Answer:
(a) The exponential function representing the number of people who had watched the video [tex]t[/tex] hours after the initial observation is [tex]n(t) = 129\cdot 1.3^{\frac{t}{3} }[/tex].
(b) As [tex]n(120) < 5\times 10^{6}[/tex], we conclude that this video is not going "viral".
Step-by-step explanation:
Statement is incomplete. The complete statement is:
An internet analytics company measured the number of people watching a video posted on a social media platform. The company found 129 people had watched the video and that the number of people who had watched it was increasing by 30% every 3 hours.
(a) Write an exponential function for the number of people A who had watched the video n hours after the initial observation.
(b) A video is said to go "viral" if the number of people who have watched the video exceeds 5 million within 5 days (120 hours).
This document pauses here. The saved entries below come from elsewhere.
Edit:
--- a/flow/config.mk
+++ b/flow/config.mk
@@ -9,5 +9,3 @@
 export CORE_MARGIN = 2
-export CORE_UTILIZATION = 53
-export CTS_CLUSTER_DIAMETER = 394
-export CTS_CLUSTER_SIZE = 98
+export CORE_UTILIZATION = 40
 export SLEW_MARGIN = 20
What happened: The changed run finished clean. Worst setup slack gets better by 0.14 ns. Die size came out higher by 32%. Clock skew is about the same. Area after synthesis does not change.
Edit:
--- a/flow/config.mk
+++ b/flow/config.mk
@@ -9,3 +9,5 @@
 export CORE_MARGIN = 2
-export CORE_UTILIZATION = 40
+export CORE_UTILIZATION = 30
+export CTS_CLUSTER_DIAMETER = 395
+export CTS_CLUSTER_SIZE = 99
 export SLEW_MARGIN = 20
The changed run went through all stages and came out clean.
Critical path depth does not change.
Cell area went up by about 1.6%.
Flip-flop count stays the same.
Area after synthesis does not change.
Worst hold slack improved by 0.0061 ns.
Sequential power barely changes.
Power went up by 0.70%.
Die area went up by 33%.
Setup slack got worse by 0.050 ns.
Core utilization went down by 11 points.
Would this video be considered to have gone viral?
(a) From the statement of the problem we get the following relationship:
[tex]\frac{n_{i+1}}{n_{i}}= r^{[(i+1)-i]}[/tex] (Eq. 1)
Where:
[tex]n_{i}[/tex] - i-th number of people watching a video, dimensionless.
[tex]n_{i+1}[/tex] - (i+1)-th number of people watching a video, dimensionless.
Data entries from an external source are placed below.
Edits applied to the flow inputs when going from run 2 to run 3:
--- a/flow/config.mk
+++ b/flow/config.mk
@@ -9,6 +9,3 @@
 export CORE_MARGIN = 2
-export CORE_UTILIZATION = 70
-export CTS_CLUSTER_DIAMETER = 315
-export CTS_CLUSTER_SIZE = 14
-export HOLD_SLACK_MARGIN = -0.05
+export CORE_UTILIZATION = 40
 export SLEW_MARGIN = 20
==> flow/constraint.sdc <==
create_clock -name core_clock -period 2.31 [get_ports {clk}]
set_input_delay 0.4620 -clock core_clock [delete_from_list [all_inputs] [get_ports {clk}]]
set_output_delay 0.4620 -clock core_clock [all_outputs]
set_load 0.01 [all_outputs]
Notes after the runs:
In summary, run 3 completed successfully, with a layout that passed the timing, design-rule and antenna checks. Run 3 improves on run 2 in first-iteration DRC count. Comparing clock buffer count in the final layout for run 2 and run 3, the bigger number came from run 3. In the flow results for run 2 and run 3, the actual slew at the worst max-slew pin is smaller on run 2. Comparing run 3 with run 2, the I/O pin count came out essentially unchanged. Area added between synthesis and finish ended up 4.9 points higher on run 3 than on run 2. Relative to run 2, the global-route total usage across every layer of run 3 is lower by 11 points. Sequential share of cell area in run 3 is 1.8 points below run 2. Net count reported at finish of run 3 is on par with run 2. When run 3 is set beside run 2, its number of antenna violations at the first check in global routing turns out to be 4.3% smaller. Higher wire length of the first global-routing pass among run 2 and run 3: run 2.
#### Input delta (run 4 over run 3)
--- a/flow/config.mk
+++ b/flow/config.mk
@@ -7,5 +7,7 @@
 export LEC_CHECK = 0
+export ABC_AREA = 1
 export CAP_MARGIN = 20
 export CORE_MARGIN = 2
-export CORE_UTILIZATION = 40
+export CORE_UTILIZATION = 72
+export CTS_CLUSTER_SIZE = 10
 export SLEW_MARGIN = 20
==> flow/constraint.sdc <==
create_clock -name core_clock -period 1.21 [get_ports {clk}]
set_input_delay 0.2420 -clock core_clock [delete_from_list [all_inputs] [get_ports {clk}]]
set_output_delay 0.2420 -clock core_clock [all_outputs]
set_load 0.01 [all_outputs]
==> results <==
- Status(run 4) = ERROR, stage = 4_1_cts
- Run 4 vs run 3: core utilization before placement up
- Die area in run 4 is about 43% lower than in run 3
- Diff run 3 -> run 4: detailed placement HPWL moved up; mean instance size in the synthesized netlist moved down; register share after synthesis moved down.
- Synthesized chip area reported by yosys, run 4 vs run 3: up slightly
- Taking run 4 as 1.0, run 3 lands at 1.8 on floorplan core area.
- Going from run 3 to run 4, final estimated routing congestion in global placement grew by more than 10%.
[tex]r[/tex] - Increase ratio, dimensionless.
For Induction Theorem, we get the following relatioship for [tex]i = 0[/tex]:
[tex]\frac{n_{1}}{n_{o}} = r^{1-0}[/tex] (Eq. 2)
For [tex]i = m[/tex], the following relationship is constructed:
[tex]\left(\frac{n_{1}}{n_{o}} \right)\cdot \left(\frac{n_{2}}{n_{1}} \right)\cdot ...\cdot \left(\frac{n_{m+1}}{n_{m}} \right) = r^{m}[/tex]
[tex]\frac{n_{m+1}}{n_{o}} = r^{m}[/tex](Eq. 3)
And for [tex]i = m+1[/tex], we have the following expression:
[tex]\left(\frac{n_{1}}{n_{0}} \right)\cdot \left(\frac{n_{2}}{n_{1}} \right)\cdot ...\cdot \left(\frac{n_{m+2}}{n_{m}} \right) = r^{m+1}[/tex]
[tex]\frac{n_{m+2}}{n_{0}} = r^{m+1}[/tex](Eq. 4)
If we multiply (Eq. 3) by the (m+1)-th ratio based on (Eq. 1):
[tex]\left(\frac{n_{m+1}}{n_{o}}\right)\cdot \left(\frac{n_{m+2}}{n_{m+1}} \right) = r^{m} \cdot r[/tex]
[tex]\frac{n_{m+2}}{n_{o}} = r^{m+1}[/tex]
Which is (Eq. 4) and the exponential function is represented by:
[tex]n_{i+1} = n_{o}\cdot r^{i}[/tex], [tex]i\in \mathbb{N}_{O}[/tex] (Eq. 5)
As the number of people is increased at constant rate every 3 hours, we get that [tex]i[/tex] is:
[tex]i = \frac{t}{3}[/tex], [tex]t \in \mathbb{R}[/tex], [tex]t \geq 0[/tex] (Eq. 6)
Where [tex]t[/tex] is the time, measured in hours.
Then, the exponential function is:
[tex]n(t) = n_{o}\cdot r^{\frac{t}{3} }[/tex] (Eq. 7)
Where [tex]n_{o}[/tex] is the initial number of people watching the video, dimensionless.
If we know that [tex]n_{o} = 129[/tex] and [tex]r = 1.3[/tex], then the exponential function representing the number of people who had watched the video [tex]t[/tex] hours after the initial observation is:
[tex]n(t) = 129\cdot 1.3^{\frac{t}{3} }[/tex]
(b) If we know that [tex]t = 120\,h[/tex], then we evaluate the exponential function:
[tex]n (120) = 129\cdot 1.3^{\frac{120}{3} }[/tex]
[tex]n(120) = 4.659\times 10^{6}[/tex]
As [tex]n(120) < 5\times 10^{6}[/tex], we conclude that this video is not going "viral".